I just had a great Adobe® Ideas!
Posted: April 5th, 2010 | Author: Scott Ritchings | Filed under: Gadgets | Tags: Adobe, Apple, Brushes, Ideas, iPad, Photos, sketch | 1 Comment »
I was so strong. I watched the keynote, saw the specs, and came away impressed. But what surprised me was that I had no intention to buy an iPad. I don’t have a lot of disposable income, and between a smart phone (can you guess what it is?) and a desktop ( yeah, I drank the Kool-Aid ) I couldn’t justify needing an iPad. So I ogled from afar, tracked the buzz, and hoped I would trip over a bag of money on the street.
When I first saw the iPad, I thought it’d be great for me with only two App additions (AppAdds?): a portfolio app, and a good sketchbook app. The current lineup of apps offered neither ( I suppose Photos would work as a stop gap portfolio in a pinch and Brushes could be a decent sketchbook ) until today when Adobe had to whip out Adobe® Ideas 1.0.

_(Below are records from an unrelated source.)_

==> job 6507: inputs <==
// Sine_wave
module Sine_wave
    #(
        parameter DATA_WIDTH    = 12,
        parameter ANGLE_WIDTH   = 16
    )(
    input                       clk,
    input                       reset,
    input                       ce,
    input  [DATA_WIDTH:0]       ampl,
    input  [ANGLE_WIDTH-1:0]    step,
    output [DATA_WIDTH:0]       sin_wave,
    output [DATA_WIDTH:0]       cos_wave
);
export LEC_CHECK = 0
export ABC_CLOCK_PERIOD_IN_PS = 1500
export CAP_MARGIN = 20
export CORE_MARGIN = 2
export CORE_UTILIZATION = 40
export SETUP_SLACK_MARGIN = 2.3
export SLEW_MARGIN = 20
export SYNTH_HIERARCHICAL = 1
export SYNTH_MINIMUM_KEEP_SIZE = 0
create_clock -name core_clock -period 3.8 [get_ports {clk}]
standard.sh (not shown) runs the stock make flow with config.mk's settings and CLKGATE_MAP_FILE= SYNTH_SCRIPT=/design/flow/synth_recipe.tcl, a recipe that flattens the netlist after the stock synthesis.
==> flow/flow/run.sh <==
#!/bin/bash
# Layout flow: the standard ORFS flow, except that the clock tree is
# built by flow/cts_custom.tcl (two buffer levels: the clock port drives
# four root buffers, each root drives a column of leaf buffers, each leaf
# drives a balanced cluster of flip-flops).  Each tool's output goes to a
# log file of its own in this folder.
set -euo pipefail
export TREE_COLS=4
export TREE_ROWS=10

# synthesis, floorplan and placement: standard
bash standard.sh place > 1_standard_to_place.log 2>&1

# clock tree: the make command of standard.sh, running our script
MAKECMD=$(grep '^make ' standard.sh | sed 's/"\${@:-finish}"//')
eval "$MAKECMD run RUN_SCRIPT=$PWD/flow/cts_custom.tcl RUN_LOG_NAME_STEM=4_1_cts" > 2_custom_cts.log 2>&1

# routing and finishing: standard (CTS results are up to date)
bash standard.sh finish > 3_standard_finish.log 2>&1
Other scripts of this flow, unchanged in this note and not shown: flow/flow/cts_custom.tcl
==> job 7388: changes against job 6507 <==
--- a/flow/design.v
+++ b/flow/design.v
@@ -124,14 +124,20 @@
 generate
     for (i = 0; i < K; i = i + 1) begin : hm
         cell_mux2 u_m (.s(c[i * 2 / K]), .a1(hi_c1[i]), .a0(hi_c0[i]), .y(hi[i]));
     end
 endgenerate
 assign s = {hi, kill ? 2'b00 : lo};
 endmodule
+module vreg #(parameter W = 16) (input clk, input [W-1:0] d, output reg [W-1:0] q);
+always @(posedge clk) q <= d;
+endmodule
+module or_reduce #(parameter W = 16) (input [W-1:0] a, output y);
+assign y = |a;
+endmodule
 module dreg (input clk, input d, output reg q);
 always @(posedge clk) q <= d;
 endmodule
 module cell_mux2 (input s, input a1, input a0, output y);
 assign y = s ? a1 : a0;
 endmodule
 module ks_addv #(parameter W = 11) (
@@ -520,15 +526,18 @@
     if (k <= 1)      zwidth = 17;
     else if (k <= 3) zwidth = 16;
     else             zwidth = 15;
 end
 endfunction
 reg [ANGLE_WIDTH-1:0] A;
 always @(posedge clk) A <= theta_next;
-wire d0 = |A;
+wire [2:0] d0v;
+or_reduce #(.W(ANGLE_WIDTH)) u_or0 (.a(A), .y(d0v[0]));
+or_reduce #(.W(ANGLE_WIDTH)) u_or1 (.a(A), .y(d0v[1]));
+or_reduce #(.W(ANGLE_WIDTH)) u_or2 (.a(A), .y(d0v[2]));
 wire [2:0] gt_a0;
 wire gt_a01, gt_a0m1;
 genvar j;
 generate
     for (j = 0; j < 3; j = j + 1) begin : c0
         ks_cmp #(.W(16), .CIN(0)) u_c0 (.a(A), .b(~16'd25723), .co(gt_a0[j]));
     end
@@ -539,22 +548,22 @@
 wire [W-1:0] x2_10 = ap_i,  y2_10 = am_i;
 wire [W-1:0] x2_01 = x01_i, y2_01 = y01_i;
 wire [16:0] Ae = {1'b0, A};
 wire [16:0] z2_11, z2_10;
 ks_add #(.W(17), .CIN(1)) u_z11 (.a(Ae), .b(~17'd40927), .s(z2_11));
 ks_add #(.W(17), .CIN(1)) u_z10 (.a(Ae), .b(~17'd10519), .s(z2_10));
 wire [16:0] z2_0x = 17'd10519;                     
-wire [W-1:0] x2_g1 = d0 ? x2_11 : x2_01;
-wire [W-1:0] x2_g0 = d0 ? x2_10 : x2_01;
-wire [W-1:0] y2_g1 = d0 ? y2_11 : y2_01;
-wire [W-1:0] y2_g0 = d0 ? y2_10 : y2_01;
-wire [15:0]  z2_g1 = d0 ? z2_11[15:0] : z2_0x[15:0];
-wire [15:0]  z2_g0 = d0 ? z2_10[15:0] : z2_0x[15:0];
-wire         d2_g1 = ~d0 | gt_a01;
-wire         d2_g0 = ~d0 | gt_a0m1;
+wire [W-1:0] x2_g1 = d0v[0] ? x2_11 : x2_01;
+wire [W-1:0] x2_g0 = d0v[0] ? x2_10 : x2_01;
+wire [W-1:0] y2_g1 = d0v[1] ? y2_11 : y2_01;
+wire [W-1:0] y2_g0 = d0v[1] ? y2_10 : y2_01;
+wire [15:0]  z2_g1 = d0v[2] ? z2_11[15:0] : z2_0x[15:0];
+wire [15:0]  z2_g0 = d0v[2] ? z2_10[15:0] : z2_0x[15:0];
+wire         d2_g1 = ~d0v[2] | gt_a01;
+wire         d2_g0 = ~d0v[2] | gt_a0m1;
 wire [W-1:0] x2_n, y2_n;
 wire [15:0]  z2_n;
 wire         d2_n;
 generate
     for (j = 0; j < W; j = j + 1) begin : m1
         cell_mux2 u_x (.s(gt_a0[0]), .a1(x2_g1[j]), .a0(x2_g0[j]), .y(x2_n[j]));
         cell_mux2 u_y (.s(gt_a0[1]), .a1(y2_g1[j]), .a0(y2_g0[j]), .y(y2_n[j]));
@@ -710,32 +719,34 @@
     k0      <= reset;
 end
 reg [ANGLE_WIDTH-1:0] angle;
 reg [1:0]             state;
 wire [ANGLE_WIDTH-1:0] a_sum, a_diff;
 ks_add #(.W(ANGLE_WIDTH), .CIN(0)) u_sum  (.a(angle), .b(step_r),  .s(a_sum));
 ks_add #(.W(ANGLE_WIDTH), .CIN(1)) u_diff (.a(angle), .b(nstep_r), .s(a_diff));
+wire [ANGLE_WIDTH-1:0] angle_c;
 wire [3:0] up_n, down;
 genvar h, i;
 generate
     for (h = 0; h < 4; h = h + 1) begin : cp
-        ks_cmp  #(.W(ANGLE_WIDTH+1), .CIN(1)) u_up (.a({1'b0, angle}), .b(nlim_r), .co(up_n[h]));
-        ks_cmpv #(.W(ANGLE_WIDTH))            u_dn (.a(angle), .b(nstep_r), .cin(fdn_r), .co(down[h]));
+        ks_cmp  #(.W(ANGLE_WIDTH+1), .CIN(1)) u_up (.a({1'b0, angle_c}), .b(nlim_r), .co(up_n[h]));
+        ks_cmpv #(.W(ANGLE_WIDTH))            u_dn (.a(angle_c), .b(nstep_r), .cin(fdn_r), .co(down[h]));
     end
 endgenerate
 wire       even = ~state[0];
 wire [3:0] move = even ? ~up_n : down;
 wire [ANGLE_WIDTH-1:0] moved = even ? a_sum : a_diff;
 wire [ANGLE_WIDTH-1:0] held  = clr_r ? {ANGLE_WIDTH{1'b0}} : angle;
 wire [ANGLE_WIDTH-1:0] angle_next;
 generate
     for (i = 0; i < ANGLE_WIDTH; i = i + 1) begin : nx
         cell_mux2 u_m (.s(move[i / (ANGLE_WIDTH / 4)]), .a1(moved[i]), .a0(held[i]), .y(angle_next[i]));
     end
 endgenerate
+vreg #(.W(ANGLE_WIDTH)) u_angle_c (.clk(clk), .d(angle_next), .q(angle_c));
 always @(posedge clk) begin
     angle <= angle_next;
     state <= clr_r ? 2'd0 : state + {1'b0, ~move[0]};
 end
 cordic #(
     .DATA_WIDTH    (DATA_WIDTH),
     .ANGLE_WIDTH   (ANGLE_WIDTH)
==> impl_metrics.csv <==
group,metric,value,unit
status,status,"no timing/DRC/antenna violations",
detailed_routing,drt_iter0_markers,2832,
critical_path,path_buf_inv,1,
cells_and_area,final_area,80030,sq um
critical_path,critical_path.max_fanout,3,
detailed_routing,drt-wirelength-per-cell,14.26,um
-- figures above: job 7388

It looks like a great rough sketchpad for on the fly doodling in colour with resizable vector based brushes, plus some handy little features for building a colour palette and exporting the whole thing to Illustrator or Photoshop. This little app could potentially become the replacement for the trusty pencil/sketchbook combo most designers and artists rely on. Here’s the feature list:
Features:
• Simple vector-based drawing tools
• Zoom control without jaggies or big pixels
• Variable-size brushes using multitouch control
• Vector eraser
• Huge virtual canvas
• Automatic creation of harmonized color themes from your photos or images
• Ability to email ideas as PDF files for editing in Adobe Illustrator and Photoshop or for viewing with any PDF viewer
• Gallery-style organizer to quickly scroll through your ideas and color themes
• Separate drawing and photo layers
• Easy creation of multiple versions of design concepts
• 50-level undo

Will I buy an iPad now? Probably not. Will I buy an iPad when they’re available in Canada? Probably not then either. As a tool for an artist or designer it’s still a little lightweight for what I’d really want it for, and for what most of my peers would want it for. Which is essentially a powerful laptop with an accurate touchscreen. The iPad is not the hardware. Nor is Adobe Ideas the software that would replace the scribbly nature of a pencil on paper sketchbook. I can still get ideas and annotation down faster in an analog. My ideas flow too fast for a capacitive screen to pick up my nuanced scribbles of my hand and still have me decipher them later.
In it’s current state, Adobe Ideas looks like a great… I hesitate to say it: toy. The hardware is too limited, to let the software be a true viable replacement for a professional to replace a small sketchbook and pen in a pocket. But I can see the day coming when apps and hardware will slowly replace my trusty 2B pencil doodles on a collection of spiral bound paper; and I’m pretty certain some future version of Adobe Ideas will be a part of it.